Figure 1. House of the Seals in the North District, plan (© Mantha Zarmakoupi, after Siebert 2001, plan 4).

§11 The most famous case for the integration of commercial, manufacturing and storage facilities in the domestic sphere is the House of the Seals (Maison des Sceaux, GD 59 D) in the North District (fig. 1), which was destroyed by a fire in 69 BCE and therefore its archaeological remains have been well preserved.[17] This house was originally organized according to the traditional scheme of oecus maior and oecus minor, and was remodeled in a subsequent phase. In the final phase of the house, the east side was reorganized and extended in order to accommodate a shop and a workshop for the production of grain, wine, and perhaps olive oil. This part of the house was at this phase almost independently accessible from the main entrance of the house. At the same time, the western part of the house was enlarged: the traditional oecus maior room (μ) was connected to the room (ι΄) of the adjacent house (House of the Sword [Maison de l’Epée], GD 59 E)—it may have also occupied the public space because the original extend of House of the Sword is not clear, as this area is not fully excavated.[18] In this new organization, a group of rooms—rooms (μ), (ξ) and (ι΄)—was formed that was accessible from the court through pastas (θ). This group of rooms could have been rented out in order to run a business individually. The large number of ceramic sherds and twenty amphorae that were found in room (λ), to the east of pastas (θ), and the furniture placed along the east wall of room (κ) suggest that these two rooms were used for storage. This storage could have served the activities that took place in the group of adjoining rooms (μ-ξ-ι΄), the shop and workshop in the eastern part of the house (π-ρ-σ-τ-υ) or the residents of the upper floor of the house. The presence of a personal archive of 16,000 seals,[19] which gave the house its name (128/7 BCE – 69 BCE), a large number of which bears names of well-known Italian families of Delos, and the larger than life “verist” busts (Inv. No. A7258, A7259),[20] which also came from the upper floor, suggest that the owners were Italian bankers and merchants. The upper floor of the house was lavishly decorated with mosaics, wall paintings, and bronze decorative objects and furniture revetments.[21]
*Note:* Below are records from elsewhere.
module fp_vec_engine #(
  parameter int NUM_PAIRS = 4,
  parameter int ADDR_W    = 6,
  parameter int TIMEOUT   = 64
) (
  input  logic              clk,
  input  logic              reset_n,
  input  logic [ADDR_W-1:0] slaveaddress,
  input  logic              slaveread,
  input  logic              slavewrite,
  input  logic [31:0]       slavewritedata,
  output logic [31:0]       slavereaddata,
  output logic              slavereaddatavalid,
  output logic              slavewaitrequest,
  output logic              irq,
  output logic              fp_clk_en,
  output logic              fp_start,
  output logic [7:0]        fp_n,
  output logic [31:0]       fp_dataa,
  output logic [31:0]       fp_datab,
  input  logic              fp_done,
  input  logic [31:0]       fp_result
);
  localparam int         IW    = (NUM_PAIRS > 1) ? $clog2(NUM_PAIRS) : 1;
  localparam int         DEPTH = 1 << IW;
  localparam int         TW    = $clog2(TIMEOUT + 1);
  localparam logic [4:0] NP5   = 5'(NUM_PAIRS);

  typedef enum logic [1:0] {S_IDLE, S_ISSUE, S_WAIT} state_t;
  state_t state, state_nxt;

  logic [4:0]          idx;
  logic [4:0]          count;
  logic [7:0]          opcode;
  logic                irq_en, done, error;
  logic [TW-1:0]       tmr;
  logic [DEPTH-1:0][31:0] a_q, b_q, r_q;

  // ---- address decode ----
  logic          hi_zero, slot_ok;
  logic [1:0]    region;
  logic [3:0]    sub;
  logic [IW-1:0] slot, cur;
  logic          is_ctrl, is_stat, is_cnt, is_a, is_b, is_r;

  assign hi_zero = ((slaveaddress >> 6) == '0);
  assign region  = slaveaddress[5:4];
  assign sub     = slaveaddress[3:0];
  assign slot_ok = ({1'b0, sub} < NP5);
  assign slot    = sub[IW-1:0];
  assign cur     = idx[IW-1:0];

  assign is_ctrl = hi_zero && (slaveaddress[5:0] == 6'h00);
  assign is_stat = hi_zero && (slaveaddress[5:0] == 6'h01);
  assign is_cnt  = hi_zero && (slaveaddress[5:0] == 6'h02);
  assign is_a    = hi_zero && (region == 2'd1) && slot_ok;
  assign is_b    = hi_zero && (region == 2'd2) && slot_ok;
  assign is_r    = hi_zero && (region == 2'd3) && slot_ok;

  // ---- control decode ----
  logic busy, wr, wr_ok, count_ok, start_req, start_acc, start_bad, busy_err;
  logic res_we, last, tmo, rd_acc;

  assign busy      = (state != S_IDLE);
  assign wr        = slavewrite & ~slaveread;   // a simultaneous read wins
  assign wr_ok     = wr & ~busy;
  assign count_ok  = (count != 5'd0) && (count <= NP5);
  assign start_req = wr & is_ctrl & slavewritedata[0] & ~busy;
  assign start_acc = start_req & count_ok;
  assign start_bad = start_req & ~count_ok;
  assign busy_err  = wr & busy & (is_ctrl | is_cnt | is_a | is_b);
  assign res_we    = (state == S_WAIT) & fp_done;
  assign last      = ((idx + 5'd1) == count);
  assign tmo       = (state == S_WAIT) & ~fp_done & (tmr == TW'(TIMEOUT - 1));

  // Reads of a result slot that has not been produced yet are held off; the
  // stall releases the cycle after idx moves past the slot.
  assign slavewaitrequest = slaveread & busy & is_r & ({1'b0, sub} >= idx);
  assign rd_acc           = slaveread & ~slavewaitrequest;

  assign irq = irq_en & (done | error);

  // ---- slots ----
  for (genvar g = 0; g < DEPTH; g++) begin : g_slot
    fp_vec_slot u_slot (
      .clk    (clk),
      .reset_n(reset_n),
      .wr_a   (wr_ok & is_a & (slot == IW'(g))),
      .wr_b   (wr_ok & is_b & (slot == IW'(g))),
      .wr_r   (res_we & (cur == IW'(g))),
      .wdata  (slavewritedata),
      .result (fp_result),
      .a      (a_q[g]),
      .b      (b_q[g]),
      .r      (r_q[g])
    );
  end

  // ---- FSM ----
  always_comb begin
    state_nxt = state;
    case (state)
      S_IDLE:  if (start_acc) state_nxt = S_ISSUE;
      S_ISSUE: state_nxt = S_WAIT;
      S_WAIT: begin
        if (fp_done)  state_nxt = last ? S_IDLE : S_ISSUE;
        else if (tmo) state_nxt = S_IDLE;
      end
      default: state_nxt = S_IDLE;
    endcase
  end

  // Operands are held through WAIT so multi-cycle cores see stable inputs.
  always_comb begin
    fp_clk_en = busy;
    fp_start  = (state == S_ISSUE);
    fp_n      = busy ? opcode   : 8'd0;
    fp_dataa  = busy ? a_q[cur] : 32'd0;
    fp_datab  = busy ? b_q[cur] : 32'd0;
  end

  always_ff @(posedge clk or negedge reset_n) begin
    if (!reset_n) begin
      state  <= S_IDLE;
      idx    <= '0;
      count  <= '0;
      opcode <= '0;
      irq_en <= 1'b0;
      done   <= 1'b0;
      error  <= 1'b0;
      tmr    <= '0;
    end else begin
      state <= state_nxt;

      if (state == S_ISSUE)     tmr <= '0;
      else if (state == S_WAIT) tmr <= tmr + TW'(1);

      if (start_acc)   idx <= '0;
      else if (res_we) idx <= idx + 5'd1;

      if (wr_ok & is_cnt) count <= slavewritedata[4:0];

      if (wr_ok & is_ctrl) begin
        irq_en <= slavewritedata[1];
        opcode <= slavewritedata[15:8];
      end

      // Hardware-raised events take priority over a same-cycle W1C.
      if (start_acc)                            done <= 1'b0;
      else if (res_we & last)                   done <= 1'b1;
      else if (wr & is_stat & slavewritedata[2]) done <= 1'b0;

      if (start_acc)                             error <= 1'b0;
      else if (start_bad | busy_err | tmo)       error <= 1'b1;
      else if (wr & is_stat & slavewritedata[3]) error <= 1'b0;
    end
  end

  // ---- read path ----
  logic [31:0] rd_mux;
  always_comb begin
    rd_mux = '0;
    if (is_ctrl)     rd_mux = {16'd0, opcode, 4'd0, error, done, irq_en, busy};
    else if (is_stat) rd_mux = {28'd0, error, done, 2'd0};
    else if (is_cnt)  rd_mux = {27'd0, count};
    else if (is_a)    rd_mux = a_q[slot];
    else if (is_b)    rd_mux = b_q[slot];
    else if (is_r)    rd_mux = r_q[slot];
  end

  always_ff @(posedge clk or negedge reset_n) begin
    if (!reset_n) begin
      slavereaddata      <= '0;
      slavereaddatavalid <= 1'b0;
    end else begin
      slavereaddatavalid <= rd_acc;
      if (rd_acc) slavereaddata <= rd_mux;
    end
  end
endmodule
§12 The archaeological identification of a shop and workshop in the case of the House of the Seals indicates the type of information we lack in other houses of Delos. It is important to note that the house was originally designed with the organization of oecus maior and oecus minor, following the typological scheme I explained earlier, and was then modified and extended to host the shop and workshop, the group of rooms that operated independently as well as the storage spaces. At the same time the upper floor served as the luxurious house of the Italian bankers and merchants.

Figure 2. House IC and House ID in the Stadion District, phase 1, plan (© Mantha Zarmakoupi).

Figure 2. House IC and House ID in the Stadion District, phase 1, plan (© Mantha Zarmakoupi).

Figure 3. House IC and House ID in the Stadion District, phase 2, plan (© Mantha Zarmakoupi).

Figure 3. House IC and House ID in the Stadion District, phase 2, plan (© Mantha Zarmakoupi).

§13 Similar changes to the original organization of the scheme of oecus maior and oecus minor are noted in House ID in the Stadion District (Quartier du Stade) (figs. 2-3).[22] The ground floor of the house featured two adjacent oeci maiores, which were divided into several smaller rooms in a second phase. In the new arrangement, two groups of rooms were formed that were accessible from the courtyard. We notice that in both houses changes conducted in subsequent phases created groups of rooms that could function independently. Similarly to the House of the Seals, in the case of House ID as well these groups of rooms could have accommodated commercial, manufacturing, and storage facilities, and possibly guest rooms that could have been rented out.[23] The upper floor of House ID, which was accessible through a staircase in room (c), accommodated the more luxurious rooms of the house at this time. Its south and northeast parts were decorated with colored wall paintings and a herm of a Satyr came from its northeast part.[24]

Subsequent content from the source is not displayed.